Tina manages to escape, and a friend of hers — one Colonel Majendie — enlists the aid of a priest named Rappaport, who reveals that “Ivan Baranoff and his servants had long been suspected of being werwolves.” The Colonel sends his men into Ivan’s chateau, and the lycanthropes are duly captured:

But they had not waited long before a series of savage growls from the adjacent thicket put them on their guard, and almost immediately afterwards three werwolves stalked across the path and prepared to enter the house. At a word from the Colonel the soldiers leaped forward, and after a most desperate scuffle, in which they were all more or less badly mauled, succeeded in securing their quarry. In more civilized parts of the country the police would have been called in, but here, where that good old law, “Might is right,” still held good, a man in the Colonel’s position could do whatever he deemed most expedient, and Colonel Majendie had made up his mind that justice should no longer be delayed. The château had borne an ill reputation for generations.

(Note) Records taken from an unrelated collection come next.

<file path="src/rtl/otter_pkg.sv">
// Shared types for the OTTER store path: RS tag type, memory size codes,
// store-buffer entry layout and drain FSM state encoding.
package otter_pkg;

    localparam int XLEN     = 32;
    localparam int RS_TAG_W = 4;

    typedef logic [RS_TAG_W-1:0] RS_tag_type;

    localparam logic [1:0] MEM_BYTE = 2'd0;
    localparam logic [1:0] MEM_HALF = 2'd1;
    localparam logic [1:0] MEM_WORD = 2'd2;

    typedef struct packed {
        logic [XLEN-1:0] addr;
        logic [XLEN-1:0] data;
        logic [1:0]      size;
        RS_tag_type      tag;
    } sb_entry_t;

    typedef enum logic {
        DRAIN_IDLE,
        DRAIN_WRITE
    } drain_state_t;

endpackage

</file>
<file path="src/rtl/store_buffer_fifo.sv">
// Circular in-order FIFO of store-buffer entries.
// With STORE_FWD_EN defined, the raw entry array and head pointer are
// exported so the parent can search pending stores for load forwarding.
module store_buffer_fifo
    import otter_pkg::*;
#(
    parameter int SB_DEPTH = 4
) (
    input  logic                             CLK,
    input  logic                             RST_N,
    input  logic                             push,
    input  sb_entry_t                        push_entry,
    input  logic                             pop,
    output logic                             full,
    output logic                             empty,
    output logic [$clog2(SB_DEPTH+1)-1:0]    count,
    output sb_entry_t                        head
`ifdef STORE_FWD_EN
    ,
    output sb_entry_t [SB_DEPTH-1:0]         entries,
    output logic [$clog2(SB_DEPTH)-1:0]      head_ptr
`endif
);

    localparam int PTR_W = $clog2(SB_DEPTH);
    localparam int CNT_W = $clog2(SB_DEPTH+1);

    sb_entry_t [SB_DEPTH-1:0] mem;
    logic [PTR_W-1:0]         wr_ptr;
    logic [PTR_W-1:0]         rd_ptr;
    logic                     push_ok;
    logic                     pop_ok;

    assign push_ok = push && !full;
    assign pop_ok  = pop && !empty;

    // Pointers wrap naturally because the depth is a power of two.
    always_ff @(posedge CLK or negedge RST_N) begin
        if (!RST_N) begin
            wr_ptr <= '0;
            rd_ptr <= '0;
            count  <= '0;
        end else begin
            if (push_ok) wr_ptr <= wr_ptr + PTR_W'(1);
            if (pop_ok)  rd_ptr <= rd_ptr + PTR_W'(1);
            case ({push_ok, pop_ok})
                2'b10:   count <= count + CNT_W'(1);
                2'b01:   count <= count - CNT_W'(1);
                default: ;
            endcase
        end
    end

    // Entry storage; contents are only meaningful while counted as valid.
    always_ff @(posedge CLK) begin
        if (push_ok) mem[wr_ptr] <= push_entry;
    end

    assign full  = (count == CNT_W'(SB_DEPTH));
    assign empty = (count == '0);
    assign head  = mem[rd_ptr];

`ifdef STORE_FWD_EN
    assign entries  = mem;
    assign head_ptr = rd_ptr;
`endif

endmodule

</file>
<file path="src/rtl/store_unit.sv">
// Store unit: accepts stores from the RS, computes the effective address,
// queues them in order, drains them to memory port 2 and broadcasts the
// store tag on the CDB. Define STORE_FWD_EN to add store-to-load forwarding.
//
// state       | meaning
// DRAIN_IDLE  | buffer empty (or just filled), no write request
// DRAIN_WRITE | head entry presented on port 2, waiting for mem_ack
module store_unit
    import otter_pkg::*;
#(
    parameter int SB_DEPTH = 4,
    parameter int ADDR_W   = 32
) (
    input  logic                           CLK,
    input  logic                           RST_N,
    input  logic                           issue_valid,
    input  logic [ADDR_W-1:0]              V1,
    input  logic [ADDR_W-1:0]              V2,
    input  logic [ADDR_W-1:0]              V3,
    input  logic                           V1_valid,
    input  logic                           V2_valid,
    input  logic                           V3_valid,
    input  RS_tag_type                     st_tag,
    input  logic [2:0]                     mem_type,
    output logic                           issue_ready,
    input  logic                           CDB_busy,
    output logic                           CDB_req,
    output logic [ADDR_W-1:0]              CDB_val,
    output RS_tag_type                     CDB_tag,
    output logic                           MEM_WE2,
    output logic [ADDR_W-1:0]              MEM_ADDR2,
    output logic [ADDR_W-1:0]              MEM_DIN2,
    output logic [1:0]                     MEM_SIZE,
    input  logic                           mem_ack,
    output logic                           sb_empty,
    output logic [$clog2(SB_DEPTH+1)-1:0]  sb_count
`ifdef STORE_FWD_EN
    ,
    input  logic [ADDR_W-1:0]              ld_addr,
    input  logic [1:0]                     ld_size,
    output logic                           fwd_hit,
    output logic [ADDR_W-1:0]              fwd_data
`endif
);

    localparam int CNT_W = $clog2(SB_DEPTH+1);

    drain_state_t drain_state;
    logic         mem_we;
    logic         out_of_reset;
    logic         bcast_pending;
    RS_tag_type   bcast_tag;
    logic         sb_full;
    logic         accept;
    logic         pop;
    sb_entry_t    push_entry;
    sb_entry_t    head;
    logic         unused_bits;

`ifdef STORE_FWD_EN
    localparam int PTR_W = $clog2(SB_DEPTH);
    sb_entry_t [SB_DEPTH-1:0] entries;
    logic [PTR_W-1:0]         head_ptr;
    logic [PTR_W-1:0]         fwd_idx;
    logic                     unused_fwd;
`endif

    // Ready depends only on registers so it never combinationally follows a pop.
    assign issue_ready = out_of_reset && !sb_full && !bcast_pending;
    assign accept      = issue_valid && issue_ready && V1_valid && V2_valid && V3_valid;
    assign pop         = mem_we && mem_ack;

    assign push_entry.addr = V1 + V2;
    assign push_entry.data = V3;
    assign push_entry.size = mem_type[1:0];
    assign push_entry.tag  = st_tag;

    store_buffer_fifo #(.SB_DEPTH(SB_DEPTH)) u_fifo (
        .CLK        (CLK),
        .RST_N      (RST_N),
        .push       (accept),
        .push_entry (push_entry),
        .pop        (pop),
        .full       (sb_full),
        .empty      (sb_empty),
        .count      (sb_count),
        .head       (head)
`ifdef STORE_FWD_EN
        ,
        .entries    (entries),
        .head_ptr   (head_ptr)
`endif
    );

    // Holds ready low for the reset period; rises on the first edge after release.
    always_ff @(posedge CLK or negedge RST_N) begin
        if (!RST_N) out_of_reset <= 1'b0;
        else        out_of_reset <= 1'b1;
    end

    // Broadcast slot: loaded on acceptance, cleared once the CDB is won.
    always_ff @(posedge CLK or negedge RST_N) begin
        if (!RST_N) begin
            bcast_pending <= 1'b0;
            bcast_tag     <= '0;
        end else if (accept) begin
            bcast_pending <= 1'b1;
            bcast_tag     <= st_tag;
        end else if (CDB_req) begin
            bcast_pending <= 1'b0;
        end
    end

    assign CDB_req = bcast_pending && !CDB_busy;
    assign CDB_tag = CDB_req ? bcast_tag : '0;
    assign CDB_val = '0;

    // Drain FSM; stays in WRITE across pops while the buffer still holds entries.
    always_ff @(posedge CLK or negedge RST_N) begin
        if (!RST_N) begin
            drain_state <= DRAIN_IDLE;
            mem_we      <= 1'b0;
        end else begin
            case (drain_state)
                DRAIN_IDLE: begin
                    if (!sb_empty) begin
                        drain_state <= DRAIN_WRITE;
                        mem_we      <= 1'b1;
                    end
                end
                DRAIN_WRITE: begin
                    if (mem_ack && sb_count == CNT_W'(1) && !accept) begin
                        drain_state <= DRAIN_IDLE;
                        mem_we      <= 1'b0;
                    end
                end
                default: begin
                    drain_state <= DRAIN_IDLE;
                    mem_we      <= 1'b0;
                end
            endcase
        end
    end

    assign MEM_WE2   = mem_we;
    assign MEM_ADDR2 = mem_we ? head.addr : '0;
    assign MEM_DIN2  = mem_we ? head.data : '0;
    assign MEM_SIZE  = mem_we ? head.size : '0;

    assign unused_bits = ^{mem_type[2], head.tag};

`ifdef STORE_FWD_EN
    // Walk valid entries oldest to youngest so the youngest match wins.
    always_comb begin
        fwd_hit    = 1'b0;
        fwd_data   = '0;
        fwd_idx    = '0;
        unused_fwd = 1'b0;
        for (int i = 0; i < SB_DEPTH; i++) begin
            unused_fwd = unused_fwd ^ (^entries[i].tag);
            fwd_idx    = head_ptr + PTR_W'(i);
            if (CNT_W'(i) < sb_count &&
                entries[fwd_idx].addr == ld_addr &&
                entries[fwd_idx].size == ld_size) begin
                fwd_hit  = 1'b1;
                fwd_data = entries[fwd_idx].data;
            end
        end
    end
`endif

endmodule

</file>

From time immemorial Ivan Baranoff’s ancestors had been suspected of lycanthropy, and this last deed of the family was their crowning atrocity.

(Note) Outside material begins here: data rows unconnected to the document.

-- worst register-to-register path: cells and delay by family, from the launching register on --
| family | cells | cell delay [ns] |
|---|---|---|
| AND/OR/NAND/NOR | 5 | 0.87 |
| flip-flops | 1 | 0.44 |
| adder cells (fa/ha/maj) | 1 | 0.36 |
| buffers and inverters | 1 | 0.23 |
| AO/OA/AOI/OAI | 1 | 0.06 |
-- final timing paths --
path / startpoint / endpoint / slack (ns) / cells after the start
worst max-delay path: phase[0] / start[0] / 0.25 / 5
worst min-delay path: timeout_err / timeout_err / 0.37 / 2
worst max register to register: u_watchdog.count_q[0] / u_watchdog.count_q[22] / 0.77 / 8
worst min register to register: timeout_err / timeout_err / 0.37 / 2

And so the Colonel, initially skeptical of exorcism, allows Rappaport to try and drive the evil away. “You may exorcise the devils first,” he says. “We will hang and quarter the brutes afterwards.” O’Donnell goes into a long description of the priest’s rite; involving as it does opium, mandrake root and live toads being put into a pot of boiling water, it seems closer to the cauldron scene in Macbeth than to anything ordained by the Russian Orthodox Church. The exorcism goes badly, however, and there are more deaths that night:

Slowly getting up and crossing himself, he went to the fire, and dipping a cup in the pot, solemnly approached the werwolves, and slashing them severely across the head with his wand, dashed in their faces the seething liquid, calling out as he did so: “In the name of Our Blessed Lady I command thee to depart. Black, evil devils from hell, begone! Begone! Again I say, Begone!” He repeated this three times to the vociferous yells of the smarting werwolves, who struggled so frantically that they succeeded in bursting their bonds, and, leaping to their feet, endeavoured to escape into the bushes. The soldiers at once rose in pursuit and the priest was left alone. He had got rid of the flesh and blood, and he presumed he had got rid of the devils. But that remained to be proved.

In the chase that ensued one of the werwolves was shot, and, simultaneously with death, metamorphosis into the complete form of a huge grey wolf took place. The other two eluded their pursuers for some time, but were eventually tracked owing to the discovery of the half-eaten remains of an old woman and two children in a cave. True to their lupine natures, they showed no fight when cornered, and a couple of well-directed bullets put an end to their existence—the same metamorphosis occurring in their case as in the case of their companion. With the death of the three werwolves the château, one would naturally have thought, might have emerged from its ban. But no such thing. It speedily acquired a reputation for being haunted. And that it was haunted—haunted not only by werwolves but by all sorts of ghastly phantasms—I have no doubt.

Although O’Donnell presents this as a true story, I suspect that you will search in vain for any documented evidence of Tina Peroviskel, Colonel Majendie, Father Rappaport or the Baranoff clan having ever lived. The account seems more like a connection of werewolf folklore, elements from fairy tales (particularly Beauty and the Beast and Bluebeard) and, perhaps, some hostility towards organised religion on the part of the author.